[Date Prev][Date Next][Thread Prev][Thread Next][Date Index][Thread Index]

Re: [idn] Punicode: Upper-case in example



Martin Duerst <duerst@w3.org> wrote:

> > The sample Punycode implementation uses the case of the u as a 1-bit
> > annotation.
>
> I see. I don't think this is a very good idea to use the U+ for
> distinction, for the following reasons:
>
> 1) The u+ -> lower case, U+ -> upper case is not documented anywhere
>    in the punycode draft (or at least I didn't find it). If used at
>    all, it should be documented straight at the start of the examples.

It is not documented in the spec because it is not a feature of
Punycode.  The Punycode algorithm inputs and outputs code points, which
are numbers.  It does not input or output "u+".

The sample implementation inputs and outputs "u+".  Therefore the use
of the u as a 1-bit annotation is mentioned in the documentation of the
sample implementation, which is embedded in the source code (you can
either read the source code of the usage() function, or run the program
with no arguments).

I tried to downplay mixed-case annotation as much as possible in the
draft, because Paul and Patrik have never liked it.  I'll ask them if
they think the Examples section should call attention to the mixed-case
annotations.

> 2) The above convention is very easy to overlook, in particular
>    because u+ and U+ look so very similar.  It is close to a widely
>    established convention, but differs slightly.

I'm curious--can you explain or point me to that convention?
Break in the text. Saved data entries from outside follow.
==> config.mk <==
export PLATFORM = sky130hd
export DESIGN_NAME = vps_queue
export DESIGN_NICKNAME = d
export VERILOG_FILES = /design/src/rtl/core/vps_pkg.sv /design/src/rtl/core/vps_queue.sv
export SDC_FILE = /design/constraint.sdc
export NUM_CORES = 1
export LEC_CHECK = 0
export ABC_AREA = 1
export BUFFER_PORTS_ARGS = -buffer_cell sky130_fd_sc_hd__buf_4
export CORE_MARGIN = 1.5
export CORE_UTILIZATION = 55
export DETAILED_ROUTE_END_ITERATION = 6
export GPL_ROUTABILITY_DRIVEN = 0
export GPL_TIMING_DRIVEN = 0
export PLACE_DENSITY = 0.85
export SLEW_MARGIN = 20
export SYNTH_ARGS = -nofsm -noshare
export SYNTH_HDL_FRONTEND = slang
export SYNTH_SLANG_ARGS = --single-unit
==> constraint.sdc <==
create_clock -name i_clk -period 13.9 [get_ports i_clk]
set_input_delay 0.695 -clock i_clk [delete_from_list [all_inputs] [get_ports i_clk]]
set_output_delay 0.695 -clock i_clk [all_outputs]
set_load 0.01 [all_outputs]
==> src/rtl/core/vps_pkg.sv <==
// Shared types and constants for the vector pair similarity block.
package vps_pkg;

    localparam int ACC_W   = 48;
    localparam int Q_DEPTH = 4;
    localparam int Q_CNT_W = $clog2(Q_DEPTH + 1);
    localparam int Q_IDX_W = $clog2(Q_DEPTH);
    localparam int NL_W    = 13;
    localparam logic [NL_W-1:0] NL_RESET = 13'd300;

    // accumulator totals of one finished vector pair
    typedef struct packed {
        logic signed [ACC_W-1:0] dot;
        logic [ACC_W-1:0]        norm_a;
        logic [ACC_W-1:0]        norm_b;
        logic [ACC_W-1:0]        diff_sq;
    } t_snap;

    typedef enum logic [2:0] {
        ST_IDLE,
        ST_SQA,
        ST_SQB,
        ST_MUL,
        ST_DIVC,
        ST_DIVE,
        ST_SQE,
        ST_OUT
    } t_state;

endpackage

==> src/rtl/core/vps_queue.sv <==
// Short queue of accumulator totals between front and back.
module vps_queue import vps_pkg::*; (
    input  logic               i_clk,
    input  logic               i_rst_n,
    input  logic               i_push,
    input  t_snap              i_data,
    input  logic               i_pop,
    output logic               o_empty,
    output t_snap              o_data,
    output logic [Q_CNT_W-1:0] o_count
);

    t_snap              r_mem [Q_DEPTH];
    logic [Q_IDX_W-1:0] r_wr, r_rd;
    logic [Q_CNT_W-1:0] r_cnt;
    logic               do_pop;

    assign o_empty = (r_cnt == '0);
    assign o_data  = r_mem[r_rd];
    assign o_count = r_cnt;
    assign do_pop  = i_pop && !o_empty;

    always_ff @(posedge i_clk) begin
        if (i_push) begin
            r_mem[r_wr] <= i_data;
        end
    end

    // pointers wrap over the power-of-two depth
    always_ff @(posedge i_clk) begin
        if (!i_rst_n) begin
            r_wr  <= '0;
            r_rd  <= '0;
            r_cnt <= '0;
        end else begin
            if (i_push) r_wr <= r_wr + 1'b1;
            if (do_pop) r_rd <= r_rd + 1'b1;
            case ({i_push, do_pop})
                2'b10:   r_cnt <= r_cnt + 1'b1;
                2'b01:   r_cnt <= r_cnt - 1'b1;
                default: r_cnt <= r_cnt;
            endcase
        end
    end

endmodule

* Word level (Yosys, flattened, before mapping)
Memory sizes are Yosys's and may differ from the RTL's. A register that Yosys moved wholly into a read port is not among the register bits.
Cells that the tools add are included.
** Word-level totals
- Memories :: 1
- Input port bits :: 196
- RAM bits :: 768
- Register bits after elaboration :: 7
- Output and inout bits :: 196
- Logic and storage cells :: 19
** Memories
- r_mem :: words 4, width 192, rd ports 1, clocked after Yosys merged registers in 1, wr ports 1, line vps_queue.sv:13 : t_snap r_mem [Q_DEPTH];
** Operators by class
- Equality and inequality tests :: 2
- $add $sub $neg :: 4
- Mux-type cells :: 5
- Reduce and logical (&&, ||, !) cells :: 4
** Operators with widths (number)
- $pmux W3 S2 :: 1
- $add A2 B1 Y2 const B :: 2
- $mux W2 :: 2
- $add A3 B1 Y3 const B :: 1
- $logic_not A3 Y1 :: 1
- $sub A3 B1 Y3 const B :: 1
- $eq A2 B1 Y1 const B :: 1
- $eq A2 B2 Y1 const B :: 1
- $mux W1 :: 2
- $reduce_bool A2 Y1 :: 1
- $logic_and A1 B1 Y1 :: 1
- $logic_not A1 Y1 :: 1

* Logic depth before layout (Yosys ltp)
Gate-level depths: netlist (run 1).
- Depth after elaboration :: 5
- Gate-level depth with buffers :: 13
- Depth with buffers taken out :: 13

* Worst setup path after synthesis (run 1)
No wires, ideal clock.
- Path type :: input to register
- Start :: input port i_push
- End :: memory r_mem[0][0] (netlist name), enable pin
- Required time :: 13356 ps
- Setup slack :: 8941 ps
- Stages :: 2
- Library setup time :: 544 ps
- Arrival :: 4416 ps
- Path buffers :: 0
- Path through :: nand2_1 -> inv_1
** Between the ends
- Cells in the longest elaborated chain, start to end :: 2
** Ends and longest elaborated chain
- start: declaration :: line vps_queue.sv:5 : input logic i_push,
- $mux W1 :: line vps_queue.sv:24 : if (i_push) begin
- $mux W1 (not written as such) :: line vps_queue.sv:25 : r_mem[r_wr] <= i_data;
- end: declaration :: line vps_queue.sv:13
Every way passes these cells.
### src/rtl/dcf_pkg.sv
// shared types, constants and the command length table for the display command framer
`timescale 1ns / 1ps

package dcf_pkg;

  localparam int DCF_MAX_CMD_WORDS = 22;
  localparam int DCF_WORD_W        = 64;
  localparam int DCF_OPC_W         = 6;
  localparam int DCF_LEN_W         = 5;
  localparam int DCF_OPC_HI        = 61;
  localparam int DCF_OPC_LO        = 56;
  localparam logic [DCF_OPC_W-1:0] DCF_MIN_FWD_OPCODE = 6'd8;
  localparam logic [DCF_OPC_W-1:0] DCF_SYNC_OPCODE_RST = 6'd41;

  // register map
  localparam int DCF_PADDR_W = 3;
  localparam logic DCF_REG_SYNC_OPCODE = 1'b0;

  localparam logic DCF_KIND_WORD   = 1'b0;
  localparam logic DCF_KIND_STATUS = 1'b1;

  typedef enum logic [1:0] {
    ST_IDLE,
    ST_WORDS,
    ST_SYNC0,
    ST_STATUS
  } dcf_state_t;

  typedef struct packed {
    logic                  kind;
    logic [DCF_WORD_W-1:0] word;
    logic                  last;
    logic                  sync;
    logic                  ready;
    logic                  busy;
  } dcf_result_t;

  // command length in words, by opcode
  function automatic logic [DCF_LEN_W-1:0] dcf_cmd_len(input logic [DCF_OPC_W-1:0] opc);
    logic [DCF_LEN_W-1:0] len;
    unique case (opc)
      6'd8:  len = 5'd4;
      6'd9:  len = 5'd6;
      6'd10: len = 5'd12;
      6'd11: len = 5'd14;
      6'd12: len = 5'd12;
      6'd13: len = 5'd14;
      6'd14: len = 5'd20;
      6'd15: len = 5'd22;
      6'd36: len = 5'd2;
      6'd37: len = 5'd2;
      default: len = 5'd1;
    endcase
    return len;
  endfunction

endpackage
### src/sv/fbtp_pkg.sv
// ----------------------------------------------------------------------------
// fbtp_pkg
// Shared types and constants for the float byte truncation packer.
// ----------------------------------------------------------------------------
package fbtp_pkg;

	localparam int unsigned WORD_BYTES = 4;
	localparam int unsigned WORD_W     = 8 * WORD_BYTES;
	localparam int unsigned PEND_W     = 8 * (WORD_BYTES - 1);
	localparam int unsigned KEEP_W     = 6;
	localparam int unsigned VB_W       = 3;
	localparam int unsigned CNT_W      = 2;
	localparam logic [KEEP_W-1:0] KEEP_RESET = 6'd32;

	typedef struct packed {
		logic [WORD_W-1:0] packed_word;
		logic [VB_W-1:0]   valid_bytes;
		logic              final_word;
	} result_t;

	typedef struct packed {
		logic              full_v;
		result_t           full_res;
		logic              flush_v;
		result_t           flush_res;
		logic [PEND_W-1:0] pend_bytes;
		logic [CNT_W-1:0]  pend_count;
	} merge_t;

endpackage
===== config.mk =====
export PLATFORM = sky130hd
export DESIGN_NAME = q2e_isqrt
export DESIGN_NICKNAME = d
export VERILOG_FILES = /design/src/sv/q2e_pkg.sv /design/src/sv/q2e_isqrt.sv
export SDC_FILE = /design/constraint.sdc
export NUM_CORES = 2
export LEC_CHECK = 0
export BUFFER_PORTS_ARGS = -buffer_cell sky130_fd_sc_hd__buf_2
export CAP_MARGIN = 15
export CORE_MARGIN = 10
export CORE_UTILIZATION = 40
export DETAILED_ROUTE_END_ITERATION = 8
export PLACE_DENSITY = 0.53
export REMOVE_ABC_BUFFERS = 1
export SLEW_MARGIN = 40
export SYNTH_ARGS = -nofsm -noshare
export SYNTH_HDL_FRONTEND = slang
export SYNTH_SLANG_ARGS = --single-unit

===== constraint.sdc =====
create_clock -name clk -period 4.9 [get_ports clk]
set_input_delay 1.225 -clock clk [delete_from_list [all_inputs] [get_ports clk]]
set_output_delay 1.225 -clock clk [all_outputs]
set_load 0.05 [all_outputs]
`config.mk`:
```
export PLATFORM = sky130hd
export DESIGN_NAME = rpsf_ctrl
export DESIGN_NICKNAME = d
export VERILOG_FILES = /design/src/rtl/rpsf_pkg.sv /design/src/rtl/rpsf_ctrl.sv
export SDC_FILE = /design/constraint.sdc
export NUM_CORES = 1
export LEC_CHECK = 0
export BUFFER_PORTS_ARGS = -buffer_cell sky130_fd_sc_hd__buf_2
export CAP_MARGIN = 10
export CELL_PAD_IN_SITES_DETAIL_PLACEMENT = 1
export CELL_PAD_IN_SITES_GLOBAL_PLACEMENT = 2
export CORE_MARGIN = 2
export CORE_UTILIZATION = 22
export DETAILED_ROUTE_END_ITERATION = 8
export PLACE_DENSITY = 0.82
export SYNTH_ARGS = -nofsm -noshare
export SYNTH_HDL_FRONTEND = slang
export SYNTH_SLANG_ARGS = --single-unit
```
`constraint.sdc`:
```
create_clock -name clk -period 1.7 [get_ports clk]
set_input_delay 0.085 -clock clk [delete_from_list [all_inputs] [get_ports clk]]
set_output_delay 0.085 -clock clk [all_outputs]
set_load 0.03 [all_outputs]
```
**config.mk**
```make
export PLATFORM = sky130hd
export DESIGN_NAME = qte_back
export DESIGN_NICKNAME = d
export VERILOG_FILES = /design/src/rtl/qte_pkg.sv /design/src/rtl/qte_back.sv
export SDC_FILE = /design/constraint.sdc
export NUM_CORES = 1
export LEC_CHECK = 0
export ABC_CLOCK_PERIOD_IN_PS = 12300
export BUFFER_PORTS_ARGS = -buffer_cell sky130_fd_sc_hd__buf_2
export CELL_PAD_IN_SITES_DETAIL_PLACEMENT = 1
export CELL_PAD_IN_SITES_GLOBAL_PLACEMENT = 1
export CORE_ASPECT_RATIO = 2
export CORE_MARGIN = 1.5
export CORE_UTILIZATION = 39
export DETAILED_ROUTE_END_ITERATION = 12
export PLACE_DENSITY_LB_ADDON = 0.25
export REMOVE_ABC_BUFFERS = 1
export SLEW_MARGIN = 20
export SYNTH_ARGS = -nofsm -noshare
export SYNTH_HDL_FRONTEND = slang
export SYNTH_SLANG_ARGS = --single-unit
```
**constraint.sdc**
```tcl
create_clock -name i_clk -period 12.3 [get_ports i_clk]
set_input_delay 2.46 -clock i_clk [delete_from_list [all_inputs] [get_ports i_clk]]
set_output_delay 2.46 -clock i_clk [all_outputs]
set_load 0.02 [all_outputs]
```
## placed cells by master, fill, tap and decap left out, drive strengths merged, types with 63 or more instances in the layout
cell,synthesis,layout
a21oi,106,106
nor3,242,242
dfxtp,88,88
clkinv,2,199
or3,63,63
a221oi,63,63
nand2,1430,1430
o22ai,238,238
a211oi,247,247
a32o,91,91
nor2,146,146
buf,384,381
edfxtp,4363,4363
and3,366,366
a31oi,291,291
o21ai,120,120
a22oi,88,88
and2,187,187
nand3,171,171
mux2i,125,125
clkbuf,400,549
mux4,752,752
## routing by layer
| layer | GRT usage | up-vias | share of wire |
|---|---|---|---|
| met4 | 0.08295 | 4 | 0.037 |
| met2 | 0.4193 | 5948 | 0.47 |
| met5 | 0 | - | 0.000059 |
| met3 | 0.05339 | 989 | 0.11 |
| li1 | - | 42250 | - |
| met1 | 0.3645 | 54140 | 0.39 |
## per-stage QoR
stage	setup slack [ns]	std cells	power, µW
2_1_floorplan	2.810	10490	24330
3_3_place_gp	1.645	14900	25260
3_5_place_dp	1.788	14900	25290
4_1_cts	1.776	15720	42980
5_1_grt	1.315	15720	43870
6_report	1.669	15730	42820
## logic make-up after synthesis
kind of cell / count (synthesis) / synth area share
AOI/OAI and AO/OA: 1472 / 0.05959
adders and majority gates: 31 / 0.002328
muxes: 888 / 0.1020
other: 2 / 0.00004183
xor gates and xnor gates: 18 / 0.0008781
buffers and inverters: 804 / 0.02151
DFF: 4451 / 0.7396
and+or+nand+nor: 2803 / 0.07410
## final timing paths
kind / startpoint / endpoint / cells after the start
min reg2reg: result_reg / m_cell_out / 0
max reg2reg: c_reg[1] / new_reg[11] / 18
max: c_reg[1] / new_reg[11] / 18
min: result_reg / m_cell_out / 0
> 3) Punycode can be used in different ways, on mixed strings, on lc
>    strings that still contain the original casing info, and on pure
>    lc strings.  Maybe there should be separate examples for all these
>    three uses.

Long ago some of my drafts included explanations of various scenarios,
some of which are not applicable to domain names.  Since then, we
agreed that the Punycode draft should present itself as a piece of IDNA
which, by the way, could perhaps be useful outside IDNA; not as as a
general encoding that happens to be used in IDNA.  The goal was to avoid
confusing implementors of IDNA.  So I cut out all but the essentials of
mixed-case annotation, and confined its description to a single appendix
(and the sample implementation).

Maybe, if/when there is real interest in using mixed-case annotations
and/or using Punycode for things other than domain names, we could
update the spec, or augment it with a separate document.

AMC